The Malaysian government has confirmed its stance on maintaining the Sales and Service Tax (SST) as its primary consumption tax, citing its familiarity and effectiveness. In a written response to a query from Datuk Seri Ismail Sabri Yaakob, the Ministry of Finance (MoF) stated that the existing SST framework is well-understood by businesses, traders, and the general public, making it a more practical and immediate tool for revenue collection. This view stands in stark contrast to the potential reintroduction of the Goods and Services Tax (GST), a measure that the ministry noted would necessitate a lengthy preparation period of up to two years. This period would be required for companies to adapt their systems and operations, leading to a delay in the government’s ability to generate much-needed revenue. The government, therefore, sees the SST as a more efficient and expedient mechanism for fiscal enhancement.
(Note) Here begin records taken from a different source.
<file path="config.mk">
export PLATFORM = sky130hd
export DESIGN_NAME = clo_ctrl_flat
export DESIGN_NICKNAME = d
export VERILOG_FILES = /design/src/clo_pkg.sv /design/src/clo_if.sv /design/src/clo_ctrl.sv /design/src/clo_mix.sv /design/src/flat_wrapper.sv
export SDC_FILE = /design/constraint.sdc
export NUM_CORES = 1
export LEC_CHECK = 0
export BUFFER_PORTS_ARGS = -buffer_cell sky130_fd_sc_hd__buf_4
export CORE_ASPECT_RATIO = 0.9
export CORE_MARGIN = 2
export CORE_UTILIZATION = 52
export CTS_CLUSTER_DIAMETER = 50
export DETAILED_ROUTE_END_ITERATION = 8
export PLACE_DENSITY_LB_ADDON = 0.1
export SLEW_MARGIN = 20
export SYNTH_ARGS = -nofsm -noshare
export SYNTH_HDL_FRONTEND = slang
export SYNTH_SLANG_ARGS = --single-unit
</file>
<file path="constraint.sdc">
create_clock -name clk -period 3.6 [get_ports clk]
set_clock_uncertainty 0.15 [all_clocks]
set_input_delay 0.36 -clock clk [delete_from_list [all_inputs] [get_ports clk]]
set_output_delay 0.36 -clock clk [all_outputs]
set_load 0.005 [all_outputs]
</file>
<file path="src/clo_pkg.sv">
// Package of register offsets, field positions and codes for the cursor and overlay block.
package clo_pkg;
  localparam logic [7:0] CLO_REG_CURSOR_WIDTH = 8'h15;
  localparam logic [7:0] CLO_REG_CURSOR_HEIGHT = 8'h16;
  localparam logic [7:0] CLO_REG_CURSOR_STEP = 8'h17;
  localparam logic [7:0] CLO_REG_LAYER_SETUP = 8'h18;
  localparam logic [7:0] CLO_REG_CHAR_HSIZE = 8'h01;
  localparam logic [7:0] CLO_REG_CHAR_VSIZE = 8'h02;
  localparam logic [7:0] CLO_REG_PITCH_LO = 8'h06;
  localparam logic [7:0] CLO_REG_PITCH_HI = 8'h07;
  localparam logic [7:0] CLO_REG_CURSOR_LO = 8'h1c;
  localparam logic [7:0] CLO_REG_CURSOR_HI = 8'h1d;
  localparam logic [7:0] CLO_REG_CURSOR_RD_LO = 8'h1e;
  localparam logic [7:0] CLO_REG_CURSOR_RD_HI = 8'h1f;
  localparam logic [7:0] CLO_RST_BYTE = 8'h00;
  localparam logic [15:0] CLO_RST_WORD = 16'h0000;
  localparam int CLO_SHAPE_BIT = 7;
  localparam int CLO_THREE_BIT = 4;
  localparam int CLO_BLK3_BIT = 3;
  localparam int CLO_BLK1_BIT = 2;
  localparam logic [7:0] CLO_NIB_MASK = 8'h0f;
  localparam logic [7:0] CLO_SHAPE_MASK = 8'h8f;
  localparam logic [7:0] CLO_STEP_MASK = 8'h03;
  localparam logic [7:0] CLO_LAYER_MASK = 8'h1f;
  localparam logic [7:0] CLO_CMD_SHAPE = 8'h5d;
  localparam logic [7:0] CLO_CMD_STEP_BASE = 8'h4c;
  localparam logic [7:0] CLO_CMD_LAYER = 8'h5b;
  localparam logic [7:0] CLO_CMD_MEM = 8'h42;
  // Step direction codes.
  typedef enum logic [1:0] {CLO_DIR_RIGHT, CLO_DIR_LEFT, CLO_DIR_UP, CLO_DIR_DOWN} clo_dir_t;
  // Layer combining codes.
  typedef enum logic [1:0] {CLO_MIX_OR, CLO_MIX_XOR, CLO_MIX_AND, CLO_MIX_RSVD} clo_mix_t;
endpackage : clo_pkg

</file>
<file path="src/clo_if.sv">
// Interface joining the host end to the display controller end.
`timescale 1ns/1ps
`default_nettype none
interface clo_if;
  logic [7:0] addr;
  logic [7:0] wdata;
  logic wr;
  logic rd;
  logic [7:0] rdata;
  logic cmd;
  logic [7:0] cmd_code;
  logic [15:0] cmd_par;
  logic mem_acc;
  modport ctrl (input addr, input wdata, input wr, input rd, output rdata,
    input cmd, input cmd_code, input cmd_par, input mem_acc);
  modport host (output addr, output wdata, output wr, output rd, input rdata,
    output cmd, output cmd_code, output cmd_par, output mem_acc);
endinterface : clo_if
`default_nettype wire

</file>
<file path="src/clo_ctrl.sv">
// Display controller end: cursor shape, cursor stepping and layer overlay setup.
//
// Contract
// - Width field is cursor pixels minus one.
// - Host keeps width within horizontal character size.
// - Shape bit zero underscore, one block.
// - Host sets block cursor in graphics mode.
// - Height is underscore row or block height.
// - Height field is lines minus one.
// - Host keeps height within vertical character size.
// - Cursor steps after every memory access.
// - Sideways one character, vertical by pitch.
// - 00 right 01 left 10 up 11 down.
// - Steps are address units, even size nine.
// - Three-layer bit picks two or three layers.
// - Host clears three-layer bit for mixed text.
// - Block 3 text or graphics by bit 3.
// - Block 1 text or graphics by bit 2.
// - Blocks 2 and 4 always graphics.
// - Combine codes OR, XOR-OR, AND-OR, reserved.
// - One combining method per layer.
// - Text first layer disables third; others graphics.
// - Shape command takes width and height registers.
//
// The implementer's own choice: strobed register access.
`timescale 1ns/1ps
`default_nettype none
module clo_ctrl
  import clo_pkg::*;
(
  // Clock and reset.
  input wire logic clk,
  input wire logic rstn,
  // Host link.
  clo_if.ctrl bus,
  // Pixels of the three layers at the current position.
  input wire logic first_layer,
  input wire logic second_layer,
  input wire logic third_layer,
  // Decoded display setup.
  output logic [4:0] cursor_horiz_extent,
  output logic [4:0] cursor_vert_extent,
  output logic cursor_shape_select,
  output logic underline_mode,
  output logic [1:0] layer_count,
  output logic [3:0] block_graphics,
  output logic [15:0] cursor_addr,
  output logic pix_out
);
  logic [7:0] width_q;
  logic [7:0] height_q;
  logic [7:0] step_q;
  logic [7:0] layer_q;
  logic [7:0] hsize_q;
  logic [7:0] vsize_q;
  logic [15:0] pitch_q;
  logic [15:0] addr_q;
  logic [15:0] addr_d;
  logic [7:0] rdata_q;
  logic pix_d;

  // Next cursor address for a given step direction.
  function automatic logic [15:0] step_addr(input logic [15:0] a, input logic [1:0] dir,
                                            input logic [15:0] pitch);
    case (dir)
      CLO_DIR_RIGHT: step_addr = a + 16'h0001;
      CLO_DIR_LEFT: step_addr = a - 16'h0001;
      CLO_DIR_UP: step_addr = a - pitch;
      default: step_addr = a + pitch;
    endcase
  endfunction : step_addr

  // Cursor shape registers, loaded by register writes or the shape command.
  always_ff @(posedge clk or negedge rstn)
  begin
    if (!rstn)
    begin
      width_q <= CLO_RST_BYTE;
      height_q <= CLO_RST_BYTE;
    end
    else if (bus.cmd && bus.cmd_code == CLO_CMD_SHAPE)
    begin
      width_q <= bus.cmd_par[7:0] & CLO_NIB_MASK;
      height_q <= bus.cmd_par[15:8] & CLO_SHAPE_MASK;
    end
    else if (bus.wr && bus.addr == CLO_REG_CURSOR_WIDTH)
      width_q <= bus.wdata & CLO_NIB_MASK;
    else if (bus.wr && bus.addr == CLO_REG_CURSOR_HEIGHT)
      height_q <= bus.wdata & CLO_SHAPE_MASK;
  end

  // Step direction, from register writes or the four direction commands.
  always_ff @(posedge clk or negedge rstn)
  begin
    if (!rstn)
      step_q <= CLO_RST_BYTE;
    else if (bus.cmd && bus.cmd_code[7:2] == CLO_CMD_STEP_BASE[7:2])
      step_q <= {6'b000000, bus.cmd_code[1:0]};
    else if (bus.wr && bus.addr == CLO_REG_CURSOR_STEP)
      step_q <= bus.wdata & CLO_STEP_MASK;
  end

  // Layer setup, from register writes or the layer command.
  always_ff @(posedge clk or negedge rstn)
  begin
    if (!rstn)
      layer_q <= CLO_RST_BYTE;
    else if (bus.cmd && bus.cmd_code == CLO_CMD_LAYER)
      layer_q <= bus.cmd_par[7:0] & CLO_LAYER_MASK;
    else if (bus.wr && bus.addr == CLO_REG_LAYER_SETUP)
      layer_q <= bus.wdata & CLO_LAYER_MASK;
  end

  // Character size and address pitch that the cursor logic depends on.
  always_ff @(posedge clk or negedge rstn)
  begin
    if (!rstn)
    begin
      hsize_q <= CLO_RST_BYTE;
      vsize_q <= CLO_RST_BYTE;
      pitch_q <= CLO_RST_WORD;
    end
    else if (bus.wr)
    begin
      if (bus.addr == CLO_REG_CHAR_HSIZE)
        hsize_q <= bus.wdata;
      if (bus.addr == CLO_REG_CHAR_VSIZE)
        vsize_q <= bus.wdata;
      if (bus.addr == CLO_REG_PITCH_LO)
        pitch_q[7:0] <= bus.wdata;
      if (bus.addr == CLO_REG_PITCH_HI)
        pitch_q[15:8] <= bus.wdata;
    end
  end

  // Cursor address: set by writes, stepped after every memory access.
  always_comb
  begin
    addr_d = addr_q;
    if (bus.mem_acc)
      addr_d = step_addr(addr_q, step_q[1:0], pitch_q);
    else if (bus.wr && bus.addr == CLO_REG_CURSOR_LO)
      addr_d = {addr_q[15:8], bus.wdata};
    else if (bus.wr && bus.addr == CLO_REG_CURSOR_HI)
      addr_d = {bus.wdata, addr_q[7:0]};
  end

  always_ff @(posedge clk or negedge rstn)
  begin
    if (!rstn)
      addr_q <= CLO_RST_WORD;
    else
      addr_q <= addr_d;
  end

  // Read data, valid the cycle after the read strobe; unmapped reads give zero.
  always_ff @(posedge clk or negedge rstn)
  begin
    if (!rstn)
      rdata_q <= CLO_RST_BYTE;
    else if (bus.rd)
    begin
      case (bus.addr)
        CLO_REG_CURSOR_WIDTH: rdata_q <= width_q;
        CLO_REG_CURSOR_HEIGHT: rdata_q <= height_q;
        CLO_REG_CURSOR_STEP: rdata_q <= step_q;
        CLO_REG_LAYER_SETUP: rdata_q <= layer_q;
        CLO_REG_CHAR_HSIZE: rdata_q <= hsize_q;
        CLO_REG_CHAR_VSIZE: rdata_q <= vsize_q;
        CLO_REG_PITCH_LO: rdata_q <= pitch_q[7:0];
        CLO_REG_PITCH_HI: rdata_q <= pitch_q[15:8];
        CLO_REG_CURSOR_RD_LO: rdata_q <= addr_q[7:0];
        CLO_REG_CURSOR_RD_HI: rdata_q <= addr_q[15:8];
        default: rdata_q <= CLO_RST_BYTE;
      endcase
    end
  end
  assign bus.rdata = rdata_q;

  // Decoded cursor shape.
  assign cursor_horiz_extent = {1'b0, width_q[3:0]} + 5'd1;
  assign cursor_vert_extent = {1'b0, height_q[3:0]} + 5'd1;
  assign cursor_shape_select = height_q[CLO_SHAPE_BIT];
  assign underline_mode = ~height_q[CLO_SHAPE_BIT];
  assign cursor_addr = addr_q;

  // Decoded layer setup; bit order is blocks 4,3,2,1.
  assign layer_count = layer_q[CLO_THREE_BIT] ? 2'd3 : 2'd2;
  assign block_graphics = {1'b1, layer_q[CLO_BLK3_BIT], 1'b1, layer_q[CLO_BLK1_BIT]};

  clo_mix u_mix (
    .mix(clo_mix_t'(layer_q[1:0])),
    .three_en(layer_q[CLO_THREE_BIT]),
    .first_text(~layer_q[CLO_BLK1_BIT]),
    .first_layer(first_layer),
    .second_layer(second_layer),
    .third_layer(third_layer),
    .pix(pix_d)
  );

  // Composed pixel leaves through a flip-flop.
  always_ff @(posedge clk or negedge rstn)
  begin
    if (!rstn)
      pix_out <= 1'b0;
    else
      pix_out <= pix_d;
  end
endmodule : clo_ctrl
`default_nettype wire

</file>
<file path="src/clo_mix.sv">
// Layer combiner for one pixel column of the three layers.
`timescale 1ns/1ps
`default_nettype none
module clo_mix
  import clo_pkg::*;
(
  // Setup.
  input wire clo_pkg::clo_mix_t mix,
  input wire logic three_en,
  input wire logic first_text,
  // Layer pixels.
  input wire logic first_layer,
  input wire logic second_layer,
  input wire logic third_layer,
  // Result.
  output logic pix
);
  logic l3;
  // Third layer is dropped when only two layers run or the first holds text.
  assign l3 = third_layer & three_en & ~first_text;
  // One method for all blocks of a layer; reserved code shows nothing.
  always_comb
  begin
    case (mix)
      CLO_MIX_OR: pix = first_layer | second_layer | l3;
      CLO_MIX_XOR: pix = (first_layer ^ second_layer) | l3;
      CLO_MIX_AND: pix = (first_layer & second_layer) | l3;
      default: pix = 1'b0;
    endcase
  end
endmodule : clo_mix
`default_nettype wire

</file>
<file path="src/flat_wrapper.sv">
// flat-port wrapper written by rule: the top's interface ports become plain ports
module clo_ctrl_flat import clo_pkg::*;
  (clk, rstn, first_layer, second_layer, third_layer, cursor_horiz_extent, cursor_vert_extent, cursor_shape_select, underline_mode, layer_count, block_graphics, cursor_addr, pix_out, bus_addr, bus_wdata, bus_wr, bus_rd, bus_rdata, bus_cmd, bus_cmd_code, bus_cmd_par, bus_mem_acc);
  clo_if bus_i ();
  input wire logic clk;
  input wire logic rstn;
  input wire logic first_layer;
  input wire logic second_layer;
  input wire logic third_layer;
  output logic [4:0] cursor_horiz_extent;
  output logic [4:0] cursor_vert_extent;
  output logic cursor_shape_select;
  output logic underline_mode;
  output logic [1:0] layer_count;
  output logic [3:0] block_graphics;
  output logic [15:0] cursor_addr;
  output logic pix_out;
  input wire logic [$bits(bus_i.addr)-1:0] bus_addr;
  input wire logic [$bits(bus_i.wdata)-1:0] bus_wdata;
  input wire logic [$bits(bus_i.wr)-1:0] bus_wr;
  input wire logic [$bits(bus_i.rd)-1:0] bus_rd;
  output wire logic [$bits(bus_i.rdata)-1:0] bus_rdata;
  input wire logic [$bits(bus_i.cmd)-1:0] bus_cmd;
  input wire logic [$bits(bus_i.cmd_code)-1:0] bus_cmd_code;
  input wire logic [$bits(bus_i.cmd_par)-1:0] bus_cmd_par;
  input wire logic [$bits(bus_i.mem_acc)-1:0] bus_mem_acc;
  assign bus_i.addr = bus_addr;
  assign bus_i.wdata = bus_wdata;
  assign bus_i.wr = bus_wr;
  assign bus_i.rd = bus_rd;
  assign bus_rdata = bus_i.rdata;
  assign bus_i.cmd = bus_cmd;
  assign bus_i.cmd_code = bus_cmd_code;
  assign bus_i.cmd_par = bus_cmd_par;
  assign bus_i.mem_acc = bus_mem_acc;
  clo_ctrl u_core (.clk(clk), .rstn(rstn), .bus(bus_i), .first_layer(first_layer), .second_layer(second_layer), .third_layer(third_layer), .cursor_horiz_extent(cursor_horiz_extent), .cursor_vert_extent(cursor_vert_extent), .cursor_shape_select(cursor_shape_select), .underline_mode(underline_mode), .layer_count(layer_count), .block_graphics(block_graphics), .cursor_addr(cursor_addr), .pix_out(pix_out));
endmodule
</file>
SST Enhancement for Revenue Generation

The Ministry of Finance is confident that the SST system can be enhanced to generate substantial additional revenue for the government without the significant disruption of reintroducing a new tax system. The ministry projects that an expanded scope of the SST could generate an extra RM10 billion annually, starting from 2026. This projected increase would provide a faster and more impactful boost to the government’s fiscal position. The MoF also highlighted the key structural differences between the two systems. The SST is a single-stage tax, meaning it is imposed at only one point in the supply chain, without the complexities of an input tax credit mechanism. However, this structure allows for a more targeted implementation, as the government can provide specific exemptions to ease the tax burden on certain sectors or essential goods, a level of flexibility not as easily achieved with the multi-stage GST system.

GST vs. SST: A Comparative Analysis

In its response, the Ministry of Finance provided a clear comparison of the respective advantages and disadvantages of both the GST and SST systems. The GST is a multi-stage consumption tax where tax is applied at every stage of the production and distribution process. A key feature of the GST system is its input tax credit mechanism, which allows businesses to reclaim the tax paid on their purchases, thereby avoiding tax on tax. Conversely, the SST system applies consumption tax at a single stage, typically at the point of sale by manufacturers or service providers, and does not include an input tax credit. The ministry pointed out that while this may appear less streamlined, the SST’s ability to offer targeted exemptions provides the government with a powerful tool for implementing its economic policies in a focused manner, thereby making it the preferred choice for revenue collection at this juncture.